» **What needs to be done**: Pull out from the material below all lines with "reference".

» **Data for processing**:
======

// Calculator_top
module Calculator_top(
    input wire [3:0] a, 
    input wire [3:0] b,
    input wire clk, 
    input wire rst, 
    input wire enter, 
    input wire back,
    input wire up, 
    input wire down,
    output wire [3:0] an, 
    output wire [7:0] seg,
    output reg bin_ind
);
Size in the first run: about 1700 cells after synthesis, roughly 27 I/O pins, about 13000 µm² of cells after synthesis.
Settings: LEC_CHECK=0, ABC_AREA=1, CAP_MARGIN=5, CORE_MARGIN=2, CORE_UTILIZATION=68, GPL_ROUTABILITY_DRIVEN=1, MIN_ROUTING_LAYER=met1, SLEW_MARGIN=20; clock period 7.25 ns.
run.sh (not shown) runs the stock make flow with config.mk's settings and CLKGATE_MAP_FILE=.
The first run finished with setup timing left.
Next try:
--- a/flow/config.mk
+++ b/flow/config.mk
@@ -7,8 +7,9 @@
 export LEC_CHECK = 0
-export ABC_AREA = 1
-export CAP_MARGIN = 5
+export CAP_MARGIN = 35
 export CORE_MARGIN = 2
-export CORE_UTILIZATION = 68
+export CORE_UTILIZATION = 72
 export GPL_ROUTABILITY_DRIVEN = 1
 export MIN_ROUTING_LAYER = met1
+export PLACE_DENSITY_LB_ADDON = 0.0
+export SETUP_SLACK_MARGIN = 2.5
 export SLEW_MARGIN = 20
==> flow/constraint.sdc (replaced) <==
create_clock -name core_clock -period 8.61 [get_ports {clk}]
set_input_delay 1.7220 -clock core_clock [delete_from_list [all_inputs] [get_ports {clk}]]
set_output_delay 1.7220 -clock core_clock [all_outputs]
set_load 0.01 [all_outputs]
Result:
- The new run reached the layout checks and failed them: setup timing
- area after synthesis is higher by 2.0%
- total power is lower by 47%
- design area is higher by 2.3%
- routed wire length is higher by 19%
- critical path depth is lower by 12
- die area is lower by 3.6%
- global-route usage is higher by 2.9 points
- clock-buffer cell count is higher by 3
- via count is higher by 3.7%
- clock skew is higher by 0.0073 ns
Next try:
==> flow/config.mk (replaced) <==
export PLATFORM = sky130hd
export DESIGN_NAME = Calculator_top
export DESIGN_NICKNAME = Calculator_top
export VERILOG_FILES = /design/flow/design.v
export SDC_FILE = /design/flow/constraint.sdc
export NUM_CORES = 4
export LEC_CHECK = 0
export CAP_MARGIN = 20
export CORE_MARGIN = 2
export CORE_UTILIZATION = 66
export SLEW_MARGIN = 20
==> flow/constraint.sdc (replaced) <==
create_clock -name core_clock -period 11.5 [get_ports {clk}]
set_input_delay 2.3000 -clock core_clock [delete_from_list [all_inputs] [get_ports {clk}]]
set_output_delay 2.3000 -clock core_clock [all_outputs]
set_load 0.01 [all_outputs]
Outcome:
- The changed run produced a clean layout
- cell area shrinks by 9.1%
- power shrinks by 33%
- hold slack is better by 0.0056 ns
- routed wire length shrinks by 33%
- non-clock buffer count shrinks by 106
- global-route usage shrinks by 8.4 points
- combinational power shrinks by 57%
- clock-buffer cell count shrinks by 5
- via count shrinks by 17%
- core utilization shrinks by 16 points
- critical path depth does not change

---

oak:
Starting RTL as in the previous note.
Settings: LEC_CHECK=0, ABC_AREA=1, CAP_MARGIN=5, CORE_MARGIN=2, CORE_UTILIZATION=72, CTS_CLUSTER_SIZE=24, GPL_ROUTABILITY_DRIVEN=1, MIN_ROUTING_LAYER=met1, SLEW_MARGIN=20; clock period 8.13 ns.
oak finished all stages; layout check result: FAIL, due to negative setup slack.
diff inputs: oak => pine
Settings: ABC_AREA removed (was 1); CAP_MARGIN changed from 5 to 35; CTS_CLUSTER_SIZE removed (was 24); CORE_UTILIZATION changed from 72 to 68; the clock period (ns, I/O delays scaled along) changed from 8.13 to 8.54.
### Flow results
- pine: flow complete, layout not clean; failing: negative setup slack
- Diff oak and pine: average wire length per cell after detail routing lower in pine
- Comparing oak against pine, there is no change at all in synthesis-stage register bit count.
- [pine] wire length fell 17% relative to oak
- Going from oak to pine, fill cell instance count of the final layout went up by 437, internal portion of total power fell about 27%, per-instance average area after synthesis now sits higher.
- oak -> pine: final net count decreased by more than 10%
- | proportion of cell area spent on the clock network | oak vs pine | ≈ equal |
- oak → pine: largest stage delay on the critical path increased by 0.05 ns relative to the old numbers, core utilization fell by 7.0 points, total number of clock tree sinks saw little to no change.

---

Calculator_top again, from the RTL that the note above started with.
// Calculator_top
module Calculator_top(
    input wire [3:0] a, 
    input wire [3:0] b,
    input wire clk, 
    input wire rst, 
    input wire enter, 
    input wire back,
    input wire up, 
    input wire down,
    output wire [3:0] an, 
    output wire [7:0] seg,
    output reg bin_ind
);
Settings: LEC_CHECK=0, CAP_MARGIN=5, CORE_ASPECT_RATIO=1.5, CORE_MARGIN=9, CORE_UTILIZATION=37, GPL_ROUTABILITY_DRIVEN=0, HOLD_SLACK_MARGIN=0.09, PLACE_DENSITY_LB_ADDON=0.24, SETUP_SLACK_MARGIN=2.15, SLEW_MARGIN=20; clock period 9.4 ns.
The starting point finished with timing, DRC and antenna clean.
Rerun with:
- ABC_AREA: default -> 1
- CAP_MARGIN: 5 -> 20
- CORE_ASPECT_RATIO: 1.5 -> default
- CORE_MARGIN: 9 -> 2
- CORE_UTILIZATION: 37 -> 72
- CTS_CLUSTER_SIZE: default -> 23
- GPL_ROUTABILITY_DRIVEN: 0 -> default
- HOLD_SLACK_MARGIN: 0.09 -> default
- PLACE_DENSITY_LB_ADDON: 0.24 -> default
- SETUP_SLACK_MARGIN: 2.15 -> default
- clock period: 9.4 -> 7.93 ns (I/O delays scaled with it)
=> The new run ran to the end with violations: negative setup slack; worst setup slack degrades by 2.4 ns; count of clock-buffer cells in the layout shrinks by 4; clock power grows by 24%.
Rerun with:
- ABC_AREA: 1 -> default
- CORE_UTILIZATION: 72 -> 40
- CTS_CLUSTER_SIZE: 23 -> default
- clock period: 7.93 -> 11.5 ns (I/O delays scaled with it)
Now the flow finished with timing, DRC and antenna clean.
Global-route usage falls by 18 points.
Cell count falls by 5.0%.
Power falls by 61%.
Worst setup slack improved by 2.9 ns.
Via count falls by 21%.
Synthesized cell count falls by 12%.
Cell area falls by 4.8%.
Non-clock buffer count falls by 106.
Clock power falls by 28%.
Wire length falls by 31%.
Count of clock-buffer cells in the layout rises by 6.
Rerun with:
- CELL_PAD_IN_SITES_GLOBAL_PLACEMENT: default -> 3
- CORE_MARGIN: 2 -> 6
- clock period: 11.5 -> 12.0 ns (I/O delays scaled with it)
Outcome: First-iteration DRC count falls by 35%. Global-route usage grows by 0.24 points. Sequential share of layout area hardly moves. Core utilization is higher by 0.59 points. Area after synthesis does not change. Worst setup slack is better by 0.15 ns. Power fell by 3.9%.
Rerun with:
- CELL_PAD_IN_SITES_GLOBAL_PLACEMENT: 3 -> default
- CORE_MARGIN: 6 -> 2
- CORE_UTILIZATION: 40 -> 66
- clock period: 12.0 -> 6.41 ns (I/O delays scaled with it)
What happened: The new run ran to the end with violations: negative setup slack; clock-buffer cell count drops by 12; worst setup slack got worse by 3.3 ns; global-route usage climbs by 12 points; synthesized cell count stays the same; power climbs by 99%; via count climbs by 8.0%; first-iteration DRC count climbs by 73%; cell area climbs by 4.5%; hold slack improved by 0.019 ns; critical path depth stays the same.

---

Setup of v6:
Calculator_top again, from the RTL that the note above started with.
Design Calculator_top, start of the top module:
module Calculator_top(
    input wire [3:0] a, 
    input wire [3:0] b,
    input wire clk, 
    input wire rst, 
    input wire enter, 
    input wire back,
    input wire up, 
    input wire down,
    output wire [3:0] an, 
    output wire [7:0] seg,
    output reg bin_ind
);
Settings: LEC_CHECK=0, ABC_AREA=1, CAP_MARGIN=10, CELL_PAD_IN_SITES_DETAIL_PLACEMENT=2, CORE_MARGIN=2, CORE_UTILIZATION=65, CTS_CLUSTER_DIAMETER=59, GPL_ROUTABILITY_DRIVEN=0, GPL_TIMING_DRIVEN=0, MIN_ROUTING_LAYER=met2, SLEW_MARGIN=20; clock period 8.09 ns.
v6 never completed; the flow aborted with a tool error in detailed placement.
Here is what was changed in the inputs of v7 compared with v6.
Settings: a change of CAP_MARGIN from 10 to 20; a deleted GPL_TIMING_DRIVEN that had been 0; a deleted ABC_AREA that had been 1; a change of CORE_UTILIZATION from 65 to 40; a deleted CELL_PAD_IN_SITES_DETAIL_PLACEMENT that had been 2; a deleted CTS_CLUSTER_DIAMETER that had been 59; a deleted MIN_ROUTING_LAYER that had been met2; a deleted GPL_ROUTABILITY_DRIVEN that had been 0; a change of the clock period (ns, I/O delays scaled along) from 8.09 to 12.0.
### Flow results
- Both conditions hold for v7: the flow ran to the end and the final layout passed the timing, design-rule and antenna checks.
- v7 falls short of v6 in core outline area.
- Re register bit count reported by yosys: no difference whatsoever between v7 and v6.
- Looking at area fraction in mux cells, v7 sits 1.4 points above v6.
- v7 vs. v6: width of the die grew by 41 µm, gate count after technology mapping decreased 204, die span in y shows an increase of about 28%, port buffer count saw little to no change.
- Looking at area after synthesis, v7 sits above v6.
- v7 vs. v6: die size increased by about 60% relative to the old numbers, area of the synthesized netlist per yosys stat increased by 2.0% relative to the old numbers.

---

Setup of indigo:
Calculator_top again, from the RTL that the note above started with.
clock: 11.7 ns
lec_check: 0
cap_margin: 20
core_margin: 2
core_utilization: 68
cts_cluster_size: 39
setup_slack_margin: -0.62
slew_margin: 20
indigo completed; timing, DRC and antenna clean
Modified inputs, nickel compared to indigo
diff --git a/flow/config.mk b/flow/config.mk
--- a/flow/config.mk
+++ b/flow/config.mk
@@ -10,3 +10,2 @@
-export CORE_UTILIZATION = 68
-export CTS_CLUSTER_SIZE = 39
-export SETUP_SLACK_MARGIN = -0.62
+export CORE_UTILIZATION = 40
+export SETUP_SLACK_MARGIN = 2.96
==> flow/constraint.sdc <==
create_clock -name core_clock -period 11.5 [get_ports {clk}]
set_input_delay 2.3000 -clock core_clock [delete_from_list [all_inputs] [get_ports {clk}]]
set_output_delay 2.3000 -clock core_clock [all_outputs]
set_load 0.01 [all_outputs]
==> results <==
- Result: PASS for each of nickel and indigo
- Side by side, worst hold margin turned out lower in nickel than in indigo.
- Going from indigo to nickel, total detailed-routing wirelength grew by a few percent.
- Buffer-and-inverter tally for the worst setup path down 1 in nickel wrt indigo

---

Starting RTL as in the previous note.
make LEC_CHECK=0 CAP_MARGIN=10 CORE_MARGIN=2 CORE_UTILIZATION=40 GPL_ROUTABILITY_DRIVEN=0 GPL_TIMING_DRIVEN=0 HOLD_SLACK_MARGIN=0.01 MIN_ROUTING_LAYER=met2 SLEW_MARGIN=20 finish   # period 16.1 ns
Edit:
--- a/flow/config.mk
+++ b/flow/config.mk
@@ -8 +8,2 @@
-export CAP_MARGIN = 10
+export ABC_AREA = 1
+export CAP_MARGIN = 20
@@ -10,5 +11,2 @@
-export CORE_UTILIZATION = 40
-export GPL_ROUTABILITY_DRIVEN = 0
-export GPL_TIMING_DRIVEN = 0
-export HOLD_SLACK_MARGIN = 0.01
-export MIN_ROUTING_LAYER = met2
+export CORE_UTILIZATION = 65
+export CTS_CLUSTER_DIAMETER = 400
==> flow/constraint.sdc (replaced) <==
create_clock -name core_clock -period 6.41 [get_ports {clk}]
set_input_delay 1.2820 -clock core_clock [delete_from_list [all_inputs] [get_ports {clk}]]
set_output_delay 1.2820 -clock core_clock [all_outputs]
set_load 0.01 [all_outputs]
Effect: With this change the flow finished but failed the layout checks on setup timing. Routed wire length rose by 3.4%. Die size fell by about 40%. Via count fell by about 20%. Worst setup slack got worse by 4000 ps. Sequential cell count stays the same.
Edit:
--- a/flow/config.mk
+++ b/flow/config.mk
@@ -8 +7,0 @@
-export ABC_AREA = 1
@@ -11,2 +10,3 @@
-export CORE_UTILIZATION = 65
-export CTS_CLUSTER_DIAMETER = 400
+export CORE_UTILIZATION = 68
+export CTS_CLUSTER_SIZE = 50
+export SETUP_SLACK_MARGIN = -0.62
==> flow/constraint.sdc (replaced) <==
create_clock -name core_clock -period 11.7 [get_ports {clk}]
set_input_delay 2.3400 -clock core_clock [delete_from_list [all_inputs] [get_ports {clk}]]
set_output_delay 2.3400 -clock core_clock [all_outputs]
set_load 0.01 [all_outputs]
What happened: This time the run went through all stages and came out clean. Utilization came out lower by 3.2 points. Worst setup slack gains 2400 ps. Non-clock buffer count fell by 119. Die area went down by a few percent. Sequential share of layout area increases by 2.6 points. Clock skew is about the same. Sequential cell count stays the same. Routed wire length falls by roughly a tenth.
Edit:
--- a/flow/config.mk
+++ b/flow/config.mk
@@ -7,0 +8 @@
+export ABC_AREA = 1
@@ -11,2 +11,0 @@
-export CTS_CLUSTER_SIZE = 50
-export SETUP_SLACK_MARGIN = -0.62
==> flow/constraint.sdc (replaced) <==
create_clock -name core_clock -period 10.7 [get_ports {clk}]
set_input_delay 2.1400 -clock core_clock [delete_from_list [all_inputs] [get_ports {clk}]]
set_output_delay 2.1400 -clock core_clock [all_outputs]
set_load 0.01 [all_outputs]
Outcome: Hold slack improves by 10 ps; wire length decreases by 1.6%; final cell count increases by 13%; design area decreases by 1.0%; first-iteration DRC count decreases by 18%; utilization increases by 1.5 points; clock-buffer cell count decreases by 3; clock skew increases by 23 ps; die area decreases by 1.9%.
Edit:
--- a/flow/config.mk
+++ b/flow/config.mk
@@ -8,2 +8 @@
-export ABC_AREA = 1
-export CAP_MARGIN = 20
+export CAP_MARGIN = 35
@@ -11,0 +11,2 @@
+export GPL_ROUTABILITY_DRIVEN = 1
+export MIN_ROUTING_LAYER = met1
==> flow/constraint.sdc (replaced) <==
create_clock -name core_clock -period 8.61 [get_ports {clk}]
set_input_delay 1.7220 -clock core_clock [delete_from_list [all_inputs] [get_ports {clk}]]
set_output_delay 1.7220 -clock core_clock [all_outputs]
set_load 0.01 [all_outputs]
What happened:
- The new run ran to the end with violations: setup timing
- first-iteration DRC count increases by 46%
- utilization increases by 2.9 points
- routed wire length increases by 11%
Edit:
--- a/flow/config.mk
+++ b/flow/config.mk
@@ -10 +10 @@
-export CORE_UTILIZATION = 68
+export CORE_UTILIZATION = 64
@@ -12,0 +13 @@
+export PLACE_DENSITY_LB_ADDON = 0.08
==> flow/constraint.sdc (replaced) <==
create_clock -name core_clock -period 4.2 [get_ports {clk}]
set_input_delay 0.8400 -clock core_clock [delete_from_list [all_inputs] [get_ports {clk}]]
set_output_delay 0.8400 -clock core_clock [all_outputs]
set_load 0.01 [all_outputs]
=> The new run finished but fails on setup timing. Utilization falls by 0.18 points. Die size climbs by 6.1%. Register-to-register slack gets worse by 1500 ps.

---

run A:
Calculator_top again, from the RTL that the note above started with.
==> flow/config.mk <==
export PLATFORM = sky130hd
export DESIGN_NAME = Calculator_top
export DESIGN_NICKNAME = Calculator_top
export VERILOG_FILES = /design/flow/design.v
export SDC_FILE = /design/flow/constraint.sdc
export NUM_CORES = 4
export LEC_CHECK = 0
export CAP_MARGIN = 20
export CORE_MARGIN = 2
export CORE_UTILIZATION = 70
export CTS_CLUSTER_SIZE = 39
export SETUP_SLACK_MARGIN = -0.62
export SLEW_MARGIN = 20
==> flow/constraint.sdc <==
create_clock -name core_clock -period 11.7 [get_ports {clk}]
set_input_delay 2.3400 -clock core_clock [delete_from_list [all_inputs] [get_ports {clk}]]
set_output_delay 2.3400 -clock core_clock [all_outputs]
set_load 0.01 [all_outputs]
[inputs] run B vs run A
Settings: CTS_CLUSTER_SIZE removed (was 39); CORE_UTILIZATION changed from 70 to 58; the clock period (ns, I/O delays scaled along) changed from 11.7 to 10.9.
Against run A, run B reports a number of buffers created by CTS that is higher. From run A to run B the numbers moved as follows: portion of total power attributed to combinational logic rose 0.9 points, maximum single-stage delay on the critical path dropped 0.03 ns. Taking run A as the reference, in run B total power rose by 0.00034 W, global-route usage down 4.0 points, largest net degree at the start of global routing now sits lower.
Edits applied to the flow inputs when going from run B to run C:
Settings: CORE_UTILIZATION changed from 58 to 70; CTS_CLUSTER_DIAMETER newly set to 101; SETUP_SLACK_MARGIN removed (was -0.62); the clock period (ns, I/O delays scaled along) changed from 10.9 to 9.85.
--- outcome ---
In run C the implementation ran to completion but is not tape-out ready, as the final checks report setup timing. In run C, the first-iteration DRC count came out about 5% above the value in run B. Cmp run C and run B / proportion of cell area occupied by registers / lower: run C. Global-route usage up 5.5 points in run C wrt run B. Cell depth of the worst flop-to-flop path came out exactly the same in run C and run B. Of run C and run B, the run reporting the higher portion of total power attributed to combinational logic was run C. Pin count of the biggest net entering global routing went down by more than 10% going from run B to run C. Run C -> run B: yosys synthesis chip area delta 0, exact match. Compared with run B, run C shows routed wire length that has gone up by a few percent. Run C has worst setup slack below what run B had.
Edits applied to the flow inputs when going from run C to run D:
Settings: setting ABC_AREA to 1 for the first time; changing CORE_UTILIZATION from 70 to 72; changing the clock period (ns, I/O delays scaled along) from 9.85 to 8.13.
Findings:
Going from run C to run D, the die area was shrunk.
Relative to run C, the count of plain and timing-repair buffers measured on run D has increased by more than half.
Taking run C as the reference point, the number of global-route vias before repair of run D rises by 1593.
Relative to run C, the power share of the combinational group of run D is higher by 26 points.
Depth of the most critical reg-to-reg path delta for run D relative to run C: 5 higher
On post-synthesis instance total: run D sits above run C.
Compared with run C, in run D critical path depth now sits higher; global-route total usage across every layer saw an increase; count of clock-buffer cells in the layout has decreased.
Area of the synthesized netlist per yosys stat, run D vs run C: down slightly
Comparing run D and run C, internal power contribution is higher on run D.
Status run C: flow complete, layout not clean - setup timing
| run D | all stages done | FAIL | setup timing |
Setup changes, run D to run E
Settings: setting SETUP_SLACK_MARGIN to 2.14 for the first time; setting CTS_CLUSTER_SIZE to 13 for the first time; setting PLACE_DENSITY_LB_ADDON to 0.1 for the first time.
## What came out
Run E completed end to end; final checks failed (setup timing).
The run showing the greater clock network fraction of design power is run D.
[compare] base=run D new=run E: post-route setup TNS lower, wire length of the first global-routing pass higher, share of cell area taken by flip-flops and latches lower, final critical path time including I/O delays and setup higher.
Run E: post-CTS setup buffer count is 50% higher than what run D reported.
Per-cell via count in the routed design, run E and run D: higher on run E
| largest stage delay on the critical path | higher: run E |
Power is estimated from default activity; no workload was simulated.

======

» **Answer box**:
Against run A, run B reports a number of buffers created by CTS that is higher. From run A to run B the numbers moved as follows: portion of total power attributed to combinational logic rose 0.9 points, maximum single-stage delay on the critical path dropped 0.03 ns. Taking run A as the reference, in run B total power rose by 0.00034 W, global-route usage down 4.0 points, largest net degree at the start of global routing now sits lower.
Taking run C as the reference point, the number of global-route vias before repair of run D rises by 1593.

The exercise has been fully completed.